Work to be completed:
Find the line containing "fa+ha+maj: 2 / 420" in the records below. Copy exactly that line and each one after it, ending at the line containing "multiplexers,3,3,1.68", and nothing more.

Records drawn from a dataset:
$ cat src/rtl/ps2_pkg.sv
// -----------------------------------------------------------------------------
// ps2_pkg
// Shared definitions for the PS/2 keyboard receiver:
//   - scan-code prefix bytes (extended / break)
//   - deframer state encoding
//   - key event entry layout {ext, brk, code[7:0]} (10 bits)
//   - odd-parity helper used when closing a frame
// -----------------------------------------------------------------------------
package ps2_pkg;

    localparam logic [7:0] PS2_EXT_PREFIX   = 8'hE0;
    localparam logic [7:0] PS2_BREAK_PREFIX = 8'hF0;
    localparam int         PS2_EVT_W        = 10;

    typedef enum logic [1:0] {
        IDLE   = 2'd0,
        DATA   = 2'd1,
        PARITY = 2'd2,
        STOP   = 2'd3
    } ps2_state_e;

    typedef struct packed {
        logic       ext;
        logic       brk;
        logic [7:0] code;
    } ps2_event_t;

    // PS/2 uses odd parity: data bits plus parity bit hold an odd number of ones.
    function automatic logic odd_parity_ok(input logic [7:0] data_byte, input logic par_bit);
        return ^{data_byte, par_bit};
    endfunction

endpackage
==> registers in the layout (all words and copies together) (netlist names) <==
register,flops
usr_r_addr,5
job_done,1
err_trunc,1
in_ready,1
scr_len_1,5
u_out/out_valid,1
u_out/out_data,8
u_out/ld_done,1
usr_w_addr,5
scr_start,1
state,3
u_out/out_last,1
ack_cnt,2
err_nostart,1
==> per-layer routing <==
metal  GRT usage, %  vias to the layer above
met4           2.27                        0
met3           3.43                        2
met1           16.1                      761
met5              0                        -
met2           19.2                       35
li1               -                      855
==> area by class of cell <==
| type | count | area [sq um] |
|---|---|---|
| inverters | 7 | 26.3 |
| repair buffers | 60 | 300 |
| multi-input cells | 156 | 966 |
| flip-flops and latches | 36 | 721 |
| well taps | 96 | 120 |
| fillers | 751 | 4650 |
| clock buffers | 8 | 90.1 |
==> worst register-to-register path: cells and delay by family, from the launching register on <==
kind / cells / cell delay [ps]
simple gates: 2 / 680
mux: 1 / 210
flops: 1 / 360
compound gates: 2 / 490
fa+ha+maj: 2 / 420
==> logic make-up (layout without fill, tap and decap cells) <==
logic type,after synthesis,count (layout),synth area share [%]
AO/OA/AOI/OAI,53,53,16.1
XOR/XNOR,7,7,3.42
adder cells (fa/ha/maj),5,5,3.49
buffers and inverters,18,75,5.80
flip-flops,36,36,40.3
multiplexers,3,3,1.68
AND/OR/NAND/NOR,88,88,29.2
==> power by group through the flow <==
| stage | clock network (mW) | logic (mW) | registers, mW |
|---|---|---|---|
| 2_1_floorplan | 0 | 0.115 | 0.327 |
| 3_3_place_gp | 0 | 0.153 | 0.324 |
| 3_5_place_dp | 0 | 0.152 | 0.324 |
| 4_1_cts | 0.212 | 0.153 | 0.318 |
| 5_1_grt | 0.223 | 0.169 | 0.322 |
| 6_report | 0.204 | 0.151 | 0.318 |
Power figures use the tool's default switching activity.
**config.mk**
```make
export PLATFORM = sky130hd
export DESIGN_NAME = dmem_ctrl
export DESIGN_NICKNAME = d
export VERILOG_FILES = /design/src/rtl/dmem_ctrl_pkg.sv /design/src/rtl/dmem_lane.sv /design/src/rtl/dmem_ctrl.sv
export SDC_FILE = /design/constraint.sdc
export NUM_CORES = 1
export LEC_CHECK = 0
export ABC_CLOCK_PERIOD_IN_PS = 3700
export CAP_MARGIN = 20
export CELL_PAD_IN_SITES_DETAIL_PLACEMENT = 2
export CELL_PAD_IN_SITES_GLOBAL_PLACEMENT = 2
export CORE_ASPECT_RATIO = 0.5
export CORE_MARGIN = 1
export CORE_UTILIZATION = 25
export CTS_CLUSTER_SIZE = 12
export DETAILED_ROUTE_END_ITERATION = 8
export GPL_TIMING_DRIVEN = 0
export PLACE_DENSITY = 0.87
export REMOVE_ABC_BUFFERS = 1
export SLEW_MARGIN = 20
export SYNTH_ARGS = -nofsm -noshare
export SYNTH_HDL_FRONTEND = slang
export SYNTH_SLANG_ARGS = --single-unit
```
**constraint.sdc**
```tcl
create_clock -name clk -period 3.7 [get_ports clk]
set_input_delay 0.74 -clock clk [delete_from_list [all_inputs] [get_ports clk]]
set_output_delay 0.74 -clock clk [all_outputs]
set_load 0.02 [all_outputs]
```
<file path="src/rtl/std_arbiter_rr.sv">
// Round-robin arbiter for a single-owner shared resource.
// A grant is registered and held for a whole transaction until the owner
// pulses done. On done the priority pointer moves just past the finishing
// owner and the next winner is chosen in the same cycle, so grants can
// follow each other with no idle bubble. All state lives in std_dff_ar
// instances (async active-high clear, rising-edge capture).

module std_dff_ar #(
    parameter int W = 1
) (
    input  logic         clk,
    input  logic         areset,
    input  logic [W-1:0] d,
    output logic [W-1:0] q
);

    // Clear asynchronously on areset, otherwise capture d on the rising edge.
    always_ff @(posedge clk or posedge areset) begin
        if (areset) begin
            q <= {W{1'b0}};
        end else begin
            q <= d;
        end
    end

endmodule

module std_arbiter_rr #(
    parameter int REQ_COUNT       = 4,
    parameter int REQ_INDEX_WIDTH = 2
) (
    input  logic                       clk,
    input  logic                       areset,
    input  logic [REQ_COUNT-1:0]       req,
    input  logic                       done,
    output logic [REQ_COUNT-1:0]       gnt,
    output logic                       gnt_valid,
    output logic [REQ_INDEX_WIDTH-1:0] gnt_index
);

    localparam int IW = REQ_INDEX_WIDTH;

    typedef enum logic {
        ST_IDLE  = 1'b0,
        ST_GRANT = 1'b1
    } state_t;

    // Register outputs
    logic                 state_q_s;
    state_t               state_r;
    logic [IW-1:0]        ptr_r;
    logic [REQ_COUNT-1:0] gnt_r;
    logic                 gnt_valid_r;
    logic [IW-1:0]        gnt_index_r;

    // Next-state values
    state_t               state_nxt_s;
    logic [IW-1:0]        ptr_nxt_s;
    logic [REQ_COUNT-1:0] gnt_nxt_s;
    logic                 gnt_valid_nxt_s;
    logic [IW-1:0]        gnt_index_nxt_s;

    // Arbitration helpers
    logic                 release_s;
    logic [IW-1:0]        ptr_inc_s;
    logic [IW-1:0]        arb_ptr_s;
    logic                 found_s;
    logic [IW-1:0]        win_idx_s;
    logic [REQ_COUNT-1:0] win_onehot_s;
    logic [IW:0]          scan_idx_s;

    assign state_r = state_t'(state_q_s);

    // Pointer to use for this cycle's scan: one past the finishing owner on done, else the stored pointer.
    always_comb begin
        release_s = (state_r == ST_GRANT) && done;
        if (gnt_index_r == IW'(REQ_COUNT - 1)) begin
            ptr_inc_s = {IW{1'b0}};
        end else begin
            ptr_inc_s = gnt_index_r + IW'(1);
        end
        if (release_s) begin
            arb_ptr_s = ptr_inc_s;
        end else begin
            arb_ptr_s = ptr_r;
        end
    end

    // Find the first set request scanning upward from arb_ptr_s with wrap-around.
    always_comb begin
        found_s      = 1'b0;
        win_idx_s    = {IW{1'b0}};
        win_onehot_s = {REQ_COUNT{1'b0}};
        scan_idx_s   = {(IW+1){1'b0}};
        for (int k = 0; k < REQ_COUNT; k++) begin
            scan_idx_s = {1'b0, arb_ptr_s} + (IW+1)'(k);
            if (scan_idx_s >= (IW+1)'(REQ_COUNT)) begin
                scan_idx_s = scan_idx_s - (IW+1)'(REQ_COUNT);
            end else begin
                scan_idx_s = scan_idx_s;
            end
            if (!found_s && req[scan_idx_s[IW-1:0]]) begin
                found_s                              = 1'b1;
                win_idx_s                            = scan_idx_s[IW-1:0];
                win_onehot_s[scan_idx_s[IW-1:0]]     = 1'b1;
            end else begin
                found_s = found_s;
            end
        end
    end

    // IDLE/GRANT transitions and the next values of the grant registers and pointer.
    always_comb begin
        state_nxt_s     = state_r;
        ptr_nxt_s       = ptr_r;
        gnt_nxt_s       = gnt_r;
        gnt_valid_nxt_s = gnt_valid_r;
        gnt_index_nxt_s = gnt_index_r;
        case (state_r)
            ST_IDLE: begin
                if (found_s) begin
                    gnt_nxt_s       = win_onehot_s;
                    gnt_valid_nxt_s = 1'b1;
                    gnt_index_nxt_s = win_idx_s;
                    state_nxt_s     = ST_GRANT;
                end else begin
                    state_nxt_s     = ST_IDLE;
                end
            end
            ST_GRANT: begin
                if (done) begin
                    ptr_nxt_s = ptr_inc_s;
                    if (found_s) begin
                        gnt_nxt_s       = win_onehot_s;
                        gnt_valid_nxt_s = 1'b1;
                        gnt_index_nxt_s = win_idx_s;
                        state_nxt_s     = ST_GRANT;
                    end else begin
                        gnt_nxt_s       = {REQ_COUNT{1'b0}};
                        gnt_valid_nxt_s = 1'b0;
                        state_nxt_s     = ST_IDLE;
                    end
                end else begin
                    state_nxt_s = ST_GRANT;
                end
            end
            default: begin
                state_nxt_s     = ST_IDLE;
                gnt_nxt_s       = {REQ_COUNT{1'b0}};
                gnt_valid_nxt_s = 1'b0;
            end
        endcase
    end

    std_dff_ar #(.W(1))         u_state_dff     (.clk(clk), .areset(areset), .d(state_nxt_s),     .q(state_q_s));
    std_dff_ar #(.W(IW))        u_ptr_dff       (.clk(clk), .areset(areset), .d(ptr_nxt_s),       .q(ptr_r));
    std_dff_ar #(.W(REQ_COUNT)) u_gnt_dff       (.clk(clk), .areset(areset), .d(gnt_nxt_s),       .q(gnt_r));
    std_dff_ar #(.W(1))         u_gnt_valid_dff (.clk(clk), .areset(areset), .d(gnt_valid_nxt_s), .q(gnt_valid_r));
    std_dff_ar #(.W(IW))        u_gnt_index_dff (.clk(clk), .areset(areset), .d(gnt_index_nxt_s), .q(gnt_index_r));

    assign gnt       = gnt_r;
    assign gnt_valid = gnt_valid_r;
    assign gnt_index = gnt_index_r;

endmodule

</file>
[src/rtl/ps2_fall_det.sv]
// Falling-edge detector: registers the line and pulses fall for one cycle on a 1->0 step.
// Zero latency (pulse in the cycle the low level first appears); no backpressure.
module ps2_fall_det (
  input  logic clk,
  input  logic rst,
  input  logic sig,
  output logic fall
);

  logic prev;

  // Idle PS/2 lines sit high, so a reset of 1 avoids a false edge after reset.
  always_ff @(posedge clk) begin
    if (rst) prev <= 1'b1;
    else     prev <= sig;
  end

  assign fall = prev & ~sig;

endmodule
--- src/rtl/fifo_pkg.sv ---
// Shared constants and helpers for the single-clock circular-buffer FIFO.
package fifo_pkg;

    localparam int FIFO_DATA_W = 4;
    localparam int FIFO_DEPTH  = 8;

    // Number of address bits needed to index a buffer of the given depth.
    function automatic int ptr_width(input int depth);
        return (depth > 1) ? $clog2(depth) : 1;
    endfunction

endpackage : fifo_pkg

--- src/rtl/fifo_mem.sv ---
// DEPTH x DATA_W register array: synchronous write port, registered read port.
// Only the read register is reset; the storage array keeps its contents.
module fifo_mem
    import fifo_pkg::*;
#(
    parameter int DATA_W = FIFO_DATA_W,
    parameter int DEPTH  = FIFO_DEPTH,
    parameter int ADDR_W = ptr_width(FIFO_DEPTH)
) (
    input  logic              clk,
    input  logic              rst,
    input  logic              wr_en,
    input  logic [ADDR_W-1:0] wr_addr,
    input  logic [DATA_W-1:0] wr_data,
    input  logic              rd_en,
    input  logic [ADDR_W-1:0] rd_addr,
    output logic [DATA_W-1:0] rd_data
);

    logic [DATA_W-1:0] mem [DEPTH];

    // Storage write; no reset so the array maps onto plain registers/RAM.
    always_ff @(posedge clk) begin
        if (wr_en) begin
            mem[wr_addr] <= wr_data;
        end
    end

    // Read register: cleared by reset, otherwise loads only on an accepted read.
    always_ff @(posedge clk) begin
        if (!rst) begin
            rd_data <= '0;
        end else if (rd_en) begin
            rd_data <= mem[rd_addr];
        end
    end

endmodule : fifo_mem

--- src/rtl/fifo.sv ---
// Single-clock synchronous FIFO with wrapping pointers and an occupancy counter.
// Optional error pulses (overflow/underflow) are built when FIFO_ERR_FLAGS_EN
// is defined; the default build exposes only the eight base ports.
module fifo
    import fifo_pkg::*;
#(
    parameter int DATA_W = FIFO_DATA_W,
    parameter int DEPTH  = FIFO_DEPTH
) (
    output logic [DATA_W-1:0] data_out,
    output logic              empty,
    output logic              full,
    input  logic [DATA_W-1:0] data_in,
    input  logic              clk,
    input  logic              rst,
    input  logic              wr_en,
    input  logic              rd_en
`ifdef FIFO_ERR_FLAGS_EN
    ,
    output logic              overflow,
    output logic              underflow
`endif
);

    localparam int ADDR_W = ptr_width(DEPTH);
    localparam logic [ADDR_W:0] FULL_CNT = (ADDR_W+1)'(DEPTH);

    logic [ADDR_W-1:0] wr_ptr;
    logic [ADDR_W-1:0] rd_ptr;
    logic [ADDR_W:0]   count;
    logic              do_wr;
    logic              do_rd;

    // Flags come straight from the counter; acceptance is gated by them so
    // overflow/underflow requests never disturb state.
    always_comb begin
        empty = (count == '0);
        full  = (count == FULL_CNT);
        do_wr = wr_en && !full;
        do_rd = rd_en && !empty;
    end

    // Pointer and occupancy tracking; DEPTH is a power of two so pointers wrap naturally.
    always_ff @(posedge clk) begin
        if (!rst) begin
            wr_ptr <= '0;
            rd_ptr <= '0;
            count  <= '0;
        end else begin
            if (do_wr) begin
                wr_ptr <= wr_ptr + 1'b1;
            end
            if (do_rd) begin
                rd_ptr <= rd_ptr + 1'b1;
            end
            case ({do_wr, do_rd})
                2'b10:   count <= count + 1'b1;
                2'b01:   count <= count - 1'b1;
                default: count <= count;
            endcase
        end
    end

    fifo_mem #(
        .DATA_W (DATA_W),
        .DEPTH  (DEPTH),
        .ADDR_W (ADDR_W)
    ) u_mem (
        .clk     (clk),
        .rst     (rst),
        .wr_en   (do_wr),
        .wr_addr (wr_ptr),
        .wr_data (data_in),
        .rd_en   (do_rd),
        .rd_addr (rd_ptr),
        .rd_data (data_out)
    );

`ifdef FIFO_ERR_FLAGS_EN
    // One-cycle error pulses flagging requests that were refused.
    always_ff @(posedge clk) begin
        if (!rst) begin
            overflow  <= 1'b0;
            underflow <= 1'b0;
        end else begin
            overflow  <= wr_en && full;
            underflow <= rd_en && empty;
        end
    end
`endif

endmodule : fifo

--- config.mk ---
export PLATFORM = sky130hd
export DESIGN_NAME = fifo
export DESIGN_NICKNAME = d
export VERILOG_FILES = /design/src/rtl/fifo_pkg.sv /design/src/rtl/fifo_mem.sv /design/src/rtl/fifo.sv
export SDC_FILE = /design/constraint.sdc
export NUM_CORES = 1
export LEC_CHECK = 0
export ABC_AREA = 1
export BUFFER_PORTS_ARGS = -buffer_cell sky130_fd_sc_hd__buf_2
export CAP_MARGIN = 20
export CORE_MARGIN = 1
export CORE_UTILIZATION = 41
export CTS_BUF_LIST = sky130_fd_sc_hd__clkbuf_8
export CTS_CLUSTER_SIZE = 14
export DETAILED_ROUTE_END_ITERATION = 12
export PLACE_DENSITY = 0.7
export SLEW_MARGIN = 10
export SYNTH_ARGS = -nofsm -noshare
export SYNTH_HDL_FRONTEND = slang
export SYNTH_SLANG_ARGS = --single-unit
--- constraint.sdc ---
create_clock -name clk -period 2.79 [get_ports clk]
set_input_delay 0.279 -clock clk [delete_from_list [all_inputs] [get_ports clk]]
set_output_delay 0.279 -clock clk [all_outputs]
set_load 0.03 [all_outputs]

Output for this exercise:
fa+ha+maj: 2 / 420
==> logic make-up (layout without fill, tap and decap cells) <==
logic type,after synthesis,count (layout),synth area share [%]
AO/OA/AOI/OAI,53,53,16.1
XOR/XNOR,7,7,3.42
adder cells (fa/ha/maj),5,5,3.49
buffers and inverters,18,75,5.80
flip-flops,36,36,40.3
multiplexers,3,3,1.68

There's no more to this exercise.